Royal Command Performances by gender impersonators

The UK Royal Command Performances (later called Royal Variety Performances) are a tradition dating from 1912. The proceeds are donated to a showbiz charity.

  • Prior to their inauguration, Dan Leno had been invited to perform for the King in 1901, but he felt that etiquette prevented him from appearing dressed as a woman, and so he did the whole act in mufti.
  • The first of the actual Royal Command Performances was in 1912 and starred, among others, Vesta Tilley. She did her usual male impersonation act.
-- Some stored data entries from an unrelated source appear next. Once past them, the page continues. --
File: src/pkg/irq_ctrl_map.vh
// register map, field positions and vector constants for the interrupt controller
// Overview of operation
// RQ1: wake only if enabled before sleep, clockless
// RQ2: wake jumps to vector only with global enable
// RQ3: instruction after sleep runs before vector
// RQ4: edge select one rising, zero falling
// RQ5: valid edge sets flag, vectors when enabled
// RQ6: push only return pc on entry
// RQ7: load pc with vector, upper latch untouched
// RQ8: flags set regardless of any enable; the port change flag here still needs its pin change enable bit
// RQ9: global enable gates all interrupts
// RQ10: peripheral group enable gates peripheral interrupts
// RQ11: timer overflow flag bit 2, enable 5
// RQ12: external edge flag bit 1, enable 4
// RQ13: port change flag bit 0, enable 3
// RQ14: port change needs per-pin change enables
// RQ15: reset leaves timer count unchanged
// RQ16: converter done flag set every conversion
// RQ17: software alone clears converter done flag
// RQ18: converter wakes sleep only on rc clock
// RQ19: both enables clear resume in-line after wake
// RQ20: request is global and of gated pairs
`ifndef IRQ_CTRL_MAP_VH
`define IRQ_CTRL_MAP_VH

`define ADDR_INTERRUPT_CONTROL 12'h000
`define ADDR_PERIPHERAL_FLAG 12'h004
`define ADDR_PERIPHERAL_ENABLE 12'h008
`define ADDR_PIN_CHANGE_ENABLE 12'h00C
`define ADDR_OPTION 12'h010
`define ADDR_CORE_STATUS 12'h014

`define RST_INTERRUPT_CONTROL 8'h00
`define RST_BYTE 8'h00

`define BIT_GLOBAL_IRQ_ENABLE 7
`define BIT_PERIPHERAL_GROUP_ENABLE 6
`define BIT_TIMER_OVERFLOW_ENABLE 5
`define BIT_EXT_EDGE_ENABLE 4
`define BIT_PORT_CHANGE_ENABLE 3
`define BIT_TIMER_OVERFLOW_FLAG 2
`define BIT_EXT_EDGE_FLAG 1
`define BIT_PORT_CHANGE_FLAG 0

`define BIT_CONVERTER_DONE 6
`define BIT_EDGE_SELECT 6
`define BIT_CONVERTER_RC_CLOCK 0

`define IRQ_VECTOR 13'h0004
`define PC_WIDTH 13

`endif

File: src/design/edge_detect.v
// external pin edge detector with selectable polarity
`timescale 1ns/1ps
module edge_detect (
  input wire pclk,
  input wire presetn,
  input wire pin,
  input wire rising_sel,
  output wire edge_seen
);
  reg pin_q;
  always @(posedge pclk or negedge presetn) begin
    if (!presetn) begin
      pin_q <= 1'b0;
    end else begin
      pin_q <= pin;
    end
  end
  // rising when select is one, falling when zero
  assign edge_seen = rising_sel ? (pin & ~pin_q) : (~pin & pin_q); // see RQ4
endmodule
Queen Mary is said to have so embarrassed, by the sight of a woman in trousers, that she turned her back for the duration of the act.
  • If we are to believe the autobiography of Rae Boubon, the famous pansy performer, he did a Royal Command Performance for King Edward, however this fact does not seem to check out.
  • An American drag performer, Delbert Hill, part of the US Air Force Special Services.who had been performing in a grass skirt and coconut-shell bra as "Dirty Gertie from Bizerti" and kept performing during air-raids, was on the bill in 1944. This is before he went AWOL and hid as Donna Delbert, "America's Outstanding Lady Magician and the Only Lady Fire Eater in the World".
  • The 1947 performance include Bobbie Kimber, one of very few female ventriloquists. This was before her self-outing as a male in 1952.
  • Since then Danny La Rue has done at least 3 Royal Command Performances, and today it is no big deal at all.

1 comment:

  1. Donna Delbert could not have appeared in a 1944 Royal Variety performance. All shows were cancelled during world war II. Recommenced 1945. Also. all members of the profession continued performing on stage during heavy air raids, only stopped for bomb damage. A prime example was the Windmill Theatre - "We never closed."